A gamma distribution is a continuous, positive distribution used to represent the prior distribution for \(\phi\). One parameterization of the gamma distribution uses two hyperparameters, shape and rate.
The default values of the \(\phi\) prior is shape = 0.25 and rate = 0.25, which corresponds to the following distribution:
shape <- 0.25
rate <- 0.25
ggplot() +
geom_histogram(aes(x = rgamma(10000,
shape = shape, rate = rate))) +
labs(x = "phi value", y = "frequency") +
theme_minimal()
These values are chosen to create a relatively uninformative prior distribution, largely restricting the range of phi values where the negative binomial distribution does not converge on a poisson distribution.

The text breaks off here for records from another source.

==> inputs of run a <==
==> flow/design.v <==
`timescale 1ns / 1ps
`default_nettype none
module counterModN #(
    parameter X = 5,   
    parameter N = 20   
) (
    input wire clk,       
    input wire ce,        
    input wire en,        
    input wire reset,     
    output reg [X-1:0] count  
);
    always @(posedge clk) begin
        if (reset) begin
            count <= 0;
        end else if (ce && en) begin
            if (count == N - 1) begin
                count <= 0;
            end else begin
                count <= count + 1;
            end
        end
    end
endmodule
`timescale 1ns / 1ps
`default_nettype none
module clockDivider #(
    parameter N = 500_000   
)(
    input wire clk,        
    input wire en,         
    input wire rst,        
    output reg clk_out,    
    output wire tick       
);
    wire [31:0] count;     
    counterModN #(.X(32), .N(N)) counterMod (
        .clk(clk),
        .ce(1'b1),
        .reset(rst),
        .en(en),
        .count(count)
    );
    assign tick = (count == N - 1) && !clk_out;
    always @(posedge clk) begin
        if (rst) begin
            clk_out <= 1'b0;
        end else if (count == N - 1) begin
            clk_out <= ~clk_out;
        end
    end
endmodule
`timescale 1ns / 1ps
`default_nettype none
module debouncer(
    input wire clk,        
    input wire ce,         
    input wire rst,        
    input wire in,         
    output wire out         
);
    reg q1, q2, q3;
    always @(posedge clk) begin
        if (rst) begin
            q1 <= 1'b0;
            q2 <= 1'b0;
            q3 <= 1'b0;
        end else if (ce) begin
            q1 <= in;
            q2 <= q1;
            q3 <= q2;
        end 
    end
    assign out = (rst == 1'b1) ? 1'b0 : (q1 & q2 & q3);
endmodule
`timescale 1ns / 1ps
`default_nettype none
module synchronizer(
    input wire clk,       
    input wire ce,        
    input wire rst,       
    input wire in,        
    output wire out       
);
    reg q1, q2;
    always @(posedge clk) begin
        if (rst) begin
            q1 <= 1'b0;
            q2 <= 1'b0;
        end else if (ce) begin
            q1 <= in;
            q2 <= q1;
        end
    end
    assign out = (rst) ? 1'b0 : q2;
endmodule
`timescale 1ns / 1ps
`default_nettype none
module shift_left_register(
    input wire        clk,     
    input wire        ce,      
    input wire        rst,     
    input wire        load,    
    input wire        en,      
    input wire [7:0]  Num,     
    output reg [15:0] Out      
);
    integer i;
    always @(posedge clk) begin
        if (rst) begin
            Out <= 16'b0;
        end else if (ce) begin
            if (load) begin
                Out <= {8'b0, Num};
            end else if (en) begin
                for (i = 15; i > 0; i = i - 1) begin
                    Out[i] <= Out[i - 1];
                end
                Out[0] <= 1'b0;
            end
        end
    end
endmodule
`timescale 1ns / 1ps
`default_nettype none
module shift_right_register(
    input wire clk,          
    input wire ce,           
    input wire rst,          
    input wire load,         
    input wire en,           
    input wire [7:0] Num,    
    output reg [7:0] Out     
);
    integer i;
    always @(posedge clk) begin
        if (rst) begin
            Out <= 8'b0;
        end else if (ce) begin
            if (load) begin
                Out <= Num;   
            end else if (en) begin
                for (i = 7; i > 0; i = i - 1) begin
                    Out[i - 1] <= Out[i];
                end
                Out[7] <= 1'b0;   
            end
        end
    end
endmodule
`timescale 1ns / 1ps
`default_nettype none
module CU(
    input wire b0,        
    input wire z,         
    input wire load,      
    output wire Psel,     
    output wire EP,       
    output wire EA,       
    output wire EB,       
    output wire LA,       
    output wire LB,       
    output wire RstP      
);
    assign Psel = b0;
    assign EP = (b0 & ~load);
    assign EA = (~z | load);
    assign EB = (~z | load);
    assign LA = load;
    assign LB = load;
    assign RstP = load;
endmodule
`timescale 1ns / 1ps
`default_nettype none
module BCD #(
    parameter W = 18   
)(
    input wire [W-1:0] bin,            
    output reg [W+(W-4)/3:0] bcd       
);
    integer i, j;
    always @(bin) begin
        for (i = 0; i <= W + (W-4)/3; i = i + 1) begin
            bcd[i] = 1'b0;
        end
        bcd[W-1:0] = bin;
        for (i = 0; i <= W - 4; i = i + 1) begin
            for (j = 0; j <= i / 3; j = j + 1) begin
                if (bcd[W - i + 4*j -: 4] > 4) begin                   
                    bcd[W - i + 4*j -: 4] = bcd[W - i + 4*j -: 4] + 4'd3;
                end
            end
        end
    end
endmodule
`timescale 1ns / 1ps
`default_nettype none
module seven_seg_decoder(
    input wire en,           
    input wire [3:0] num,    
    output reg [6:0] seg     
);
    always @ (num or en) begin
        if (en) begin
            case(num)
                4'd0: seg = 7'b1000000;   
                4'd1: seg = 7'b1111001;   
                4'd2: seg = 7'b0100100;   
                4'd3: seg = 7'b0110000;   
                4'd4: seg = 7'b0011001;   
                4'd5: seg = 7'b0010010;   
                4'd6: seg = 7'b0000010;   
                4'd7: seg = 7'b1111000;   
                4'd8: seg = 7'b0000000;   
                4'd9: seg = 7'b0010000;   
                default: seg = 7'b1111111;  
            endcase
        end else begin
            seg = 7'b1111111;   
        end
    end
endmodule
`timescale 1ns / 1ps
`default_nettype none
module seven_segment_scroller #(
    parameter DIV = 250000            
)(
    input wire clk,                   
    input wire reset,                 
    input wire button_left,           
    input wire button_right,          
    input wire [19:0] product,        
    input wire sign,                  
    output reg [6:0] seg,             
    output reg [3:0] an               
);
    wire slow_tick;                            
    wire slow_level;
    wire [1:0] switch_position;                
    wire debounced_button_left, debounced_button_right;
    wire final_button_left, final_button_right;
    wire [6:0] segment_internal[4:0];          
    reg [2:0] digit_selection;        
    clockDivider #(DIV) clk_divider (
        .clk(clk),
        .en(1'b1),
        .rst(reset),
        .clk_out(slow_level),
        .tick(slow_tick)
    );
    counterModN #(.X(2), .N(4)) position_counter (
        .clk(clk),
        .ce(slow_tick),
        .reset(reset),
        .en(1'b1),
        .count(switch_position)
    );
    debouncer btn_debouncer_left (
        .clk(clk),
        .ce(slow_tick),
        .rst(reset),
        .in(button_left),
        .out(debounced_button_left)
    );
    synchronizer btn_synchronizer_left (
        .clk(clk),
        .ce(slow_tick),
        .rst(reset),
        .in(debounced_button_left),
        .out(final_button_left)
    );
    debouncer btn_debouncer_right (
        .clk(clk),
        .ce(slow_tick),
        .rst(reset),
        .in(button_right),
        .out(debounced_button_right)
    );
    synchronizer btn_synchronizer_right (
        .clk(clk),
        .ce(slow_tick),
        .rst(reset),
        .in(debounced_button_right),
        .out(final_button_right)
    );
    reg button_right_old, button_left_old;
    reg button_right_raise, button_left_raise;  
    always @(posedge clk) begin
        if (reset) begin
            digit_selection <= 3'b000;
            button_right_old <= 0;
            button_left_old <= 0;
            button_right_raise <= 0;
            button_left_raise <= 0;
        end else if (slow_tick) begin
            button_right_raise <= (button_right_old != final_button_right && final_button_right == 1'b1);
            button_left_raise <= (button_left_old != final_button_left && final_button_left == 1'b1);
            button_right_old <= final_button_right;
            button_left_old <= final_button_left;
            if (button_right_raise) begin
                if (digit_selection > 0) begin
                    digit_selection <= digit_selection - 1;
                end
                button_right_raise <= 0;
            end
            if (button_left_raise) begin
                if (digit_selection < 2) begin
                    digit_selection <= digit_selection + 1;
                end
                button_left_raise <= 0;
            end
        end
    end
    seven_seg_decoder decoder_digit_0 (.en(1'b1), .num(product[3:0]), .seg(segment_internal[0]));
    seven_seg_decoder decoder_digit_1 (.en(1'b1), .num(product[7:4]), .seg(segment_internal[1]));
    seven_seg_decoder decoder_digit_2 (.en(1'b1), .num(product[11:8]), .seg(segment_internal[2]));
    seven_seg_decoder decoder_digit_3 (.en(1'b1), .num(product[15:12]), .seg(segment_internal[3]));
    seven_seg_decoder decoder_digit_4 (.en(1'b1), .num(product[19:16]), .seg(segment_internal[4]));
    always @(*) begin
        case (switch_position)
            2'b00: begin
                an = 4'b1110;
                seg = segment_internal[digit_selection];
            end
            2'b01: begin
                an = 4'b1101;
                seg = segment_internal[digit_selection + 1];
            end
            2'b10: begin
                an = 4'b1011;
                seg = segment_internal[digit_selection + 2];
            end
            2'b11: begin
                an = 4'b0111;
                if (sign == 1)
                    seg = 7'b0111111; 
                else
                    seg = 7'b1111111;
            end
            default: begin
                an = 4'b1111;
                seg = 7'b0000000;
            end
        endcase
    end
endmodule
`timescale 1ns / 1ps
`default_nettype none
module main #(
    parameter MAIN_DIV = 8,      
    parameter SCAN_DIV = 4       
)(
    input wire clk,
    input wire rst,    
    input wire btnC,   
    input wire btnL,   
    input wire btnR,   
    input wire [7:0] num1,   
    input wire [7:0] num2,   
    output wire [6:0] seg,            
    output wire [3:0] an,              
    output wire multiplicationFinished    
);
    wire dividedClock;   
    wire dividedTick;    
    clockDivider #(MAIN_DIV) clockDiv(
        .clk(clk),
        .rst(rst),
        .en(1'b1),
        .clk_out(dividedClock),
        .tick(dividedTick)
    );
    wire [7:0] num1Complement, num2Complement;
    wire [7:0] multiplier, multiplicand;
    wire [7:0] multiplicandShifted;
    wire [15:0] multiplierShifted;
    reg  [15:0] productReg;
    reg signReg;
    wire tempSign;
    wire [19:0] bcdOutput;
    wire [15:0] tempOutput;
    assign num1Complement = ~num1 + 1'b1;
    assign num2Complement = ~num2 + 1'b1;
    assign multiplier = (num1[7] == 1) ? num1Complement : num1;
    assign multiplicand = (num2[7] == 1) ? num2Complement : num2;
    wire enableDebounce, enableSync;
    debouncer debounceInst(
        .clk(clk),
        .ce(dividedTick),
        .rst(rst),
        .in(btnC),
        .out(enableDebounce)
    );
    synchronizer syncInst(
        .clk(clk),
        .ce(dividedTick),
        .rst(rst),
        .in(enableDebounce),
        .out(enableSync)
    );
    wire Psel, EP, EA, EB, LA, LB, RstP;
    shift_right_register shiftRightReg(
        .clk(clk),
        .ce(dividedTick),
        .rst(rst),
        .load(LB),
        .en(EB),
        .Num(multiplicand),
        .Out(multiplicandShifted)
    );
    shift_left_register shiftLeftReg(
        .clk(clk),
        .ce(dividedTick),
        .rst(rst),
        .load(LA),
        .en(EA),
        .Num(multiplier),
        .Out(multiplierShifted)
    );
    CU controlUnit(
        .b0(multiplicandShifted[0]),
        .z(multiplicationFinished),  
        .load(enableSync),
        .Psel(Psel),
        .EP(EP),
        .EA(EA),
        .EB(EB),
        .LA(LA),
        .LB(LB),
        .RstP(RstP)
    );
    assign multiplicationFinished = ~(multiplicandShifted[0] | multiplicandShifted[1] | multiplicandShifted[2] | multiplicandShifted[3] | multiplicandShifted[4] | multiplicandShifted[5] | multiplicandShifted[6] | multiplicandShifted[7]);
    always @(posedge clk) begin
        if (rst) begin
            productReg <= 16'b0;
            signReg <= 1'b0;
        end else if (!dividedTick) begin
            productReg <= productReg;
        end else if (RstP == 1) begin
            productReg <= 16'b0;
            signReg <= (num1[7] ^ num2[7]) && num1 != 0 && num2 != 0;
        end else if (EP == 1) begin
            productReg <= (Psel == 1) ? productReg + multiplierShifted : productReg;
        end else begin
            productReg <= productReg;
        end
    end
    assign tempOutput = productReg;
    assign tempSign = signReg;
    BCD #(16) bcdConverter(
        .bin(tempOutput),
        .bcd(bcdOutput)
    );
    seven_segment_scroller #(SCAN_DIV) sevenSegScroller(
        .clk(clk),
        .reset(rst | RstP),
        .button_left(btnL),
        .button_right(btnR),
        .product(bcdOutput),
        .sign(tempSign),
        .seg(seg),
        .an(an)
    );
endmodule
==> flow/run.sh <==
#!/bin/bash
# the make line also repeats each setting of config.mk as NAME=value (left out here)
make -C /OpenROAD-flow-scripts/flow DESIGN_CONFIG=/design/flow/config.mk WORK_HOME=/design/flow/orfs CLKGATE_MAP_FILE= finish
==> flow/config.mk <==
export PLATFORM = sky130hd
export DESIGN_NAME = main
export DESIGN_NICKNAME = main
export VERILOG_FILES = /design/flow/design.v
export SDC_FILE = /design/flow/constraint.sdc
export NUM_CORES = 4
export LEC_CHECK = 0
export CAP_MARGIN = 0
export CORE_MARGIN = 2
export CORE_UTILIZATION = 72
export CTS_CLUSTER_DIAMETER = 371
export CTS_CLUSTER_SIZE = 31
export PLACE_DENSITY = 0.78
export SLEW_MARGIN = 20
==> flow/constraint.sdc <==
create_clock -name core_clock -period 7.92 [get_ports {clk}]
set_input_delay 1.5840 -clock core_clock [delete_from_list [all_inputs] [get_ports {clk}]]
set_output_delay 1.5840 -clock core_clock [all_outputs]
set_load 0.01 [all_outputs]
==> run b: changes against run a <==
==> flow/config.mk (replaced) <==
export PLATFORM = sky130hd
export DESIGN_NAME = main
export DESIGN_NICKNAME = main
export VERILOG_FILES = /design/flow/design.v
export SDC_FILE = /design/flow/constraint.sdc
export NUM_CORES = 4
export LEC_CHECK = 0
export ABC_AREA = 1
export CAP_MARGIN = 20
export CORE_MARGIN = 2
export CORE_UTILIZATION = 67
export CTS_CLUSTER_SIZE = 72
export SETUP_SLACK_MARGIN = -0.48
export SLEW_MARGIN = 20
==> flow/constraint.sdc (replaced) <==
create_clock -name core_clock -period 8.97 [get_ports {clk}]
set_input_delay 1.7940 -clock core_clock [delete_from_list [all_inputs] [get_ports {clk}]]
set_output_delay 1.7940 -clock core_clock [all_outputs]
set_load 0.01 [all_outputs]
==> comparison table <==
                                                                                        run b                   run a
Run status                                                             stopped before the end  stopped before the end
Stage where the flow stopped                                                          5_1_grt                 4_1_cts
AND-OR/OR-AND share of the synthesized area                                             10.9%                   33.1%
Pre-CTS setup slack                                                                  -1.32 ns                -4.72 ns
Number of placement rows                                                                   50                      53
YS chip area                                                                      0.0127 mm^2             0.0151 mm^2
Count leader, synth                                                                   nand2_1                  nor2_1
Post-Synthesis Cell Area                                                          0.0127 mm^2             0.0151 mm^2
Die Size                                                                          0.0200 mm^2             0.0222 mm^2
Share of the synthesized area in the top cell type                                      20.7%                   17.3%
Cell Area, Placed                                                                 0.0150 mm^2             0.0197 mm^2
Weighted congestion at the end of routability-driven global placement                   0.998                    1.20
Core Footprint                                                                    0.0186 mm^2             0.0208 mm^2
Post-Syn Nets                                                                            2223                    2166
Placed Cells                                                                             2586                    2740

For example, most of the probability density of this prior is less than 10:
## [1] 0.9907863
If \(\phi\) is very small, the negative binomial distribution (black) is much more overdispersed than the poisson distribution (blue):
mu_1 <- 10
phi_1 <- 0.1 # small phi
ggplot() +
geom_histogram(aes(x = rnbinom(10000, mu = mu_1, size = phi_1)))+
geom_histogram(aes(x = rpois(10000, lambda = mu_1)), fill = 'blue')+
labs(x = "phi value", y = "frequency") +
theme_minimal()
This is true for many values of \(\mu\).
mu_2 <- 1
ggplot() +
geom_histogram(aes(x = rnbinom(10000, mu = mu_2, size = phi_1)))+
geom_histogram(aes(x = rpois(10000, lambda = mu_2)), fill = 'blue')+
labs(x = "phi value", y = "frequency") +
theme_minimal()
As \(\phi\) increases, the negative binomial distribution (black) converges on the poisson distribution (blue):
phi_2 <- 10 # large phi
ggplot() +
geom_histogram(aes(x = rnbinom(10000, mu = mu_1, size = phi_2)))+
geom_histogram(aes(x = rpois(10000, lambda = mu_1)), fill = 'blue')+
labs(x = "phi value", y = "frequency") +
theme_minimal()
And this is true for multiple values of \(\mu\):
ggplot() +
geom_histogram(aes(x = rnbinom(10000, mu = mu_2, size = phi_2)))+
geom_histogram(aes(x = rpois(10000, lambda = mu_2)), fill = 'blue')+
labs(x = "phi value", y = "frequency") +
theme_minimal()
You can stick with the default, relatively uninformative prior for \(\phi\), specify their own prior, and/or conduct a prior sensitivity analysis to determine the effect of the prior distribution on posterior inference.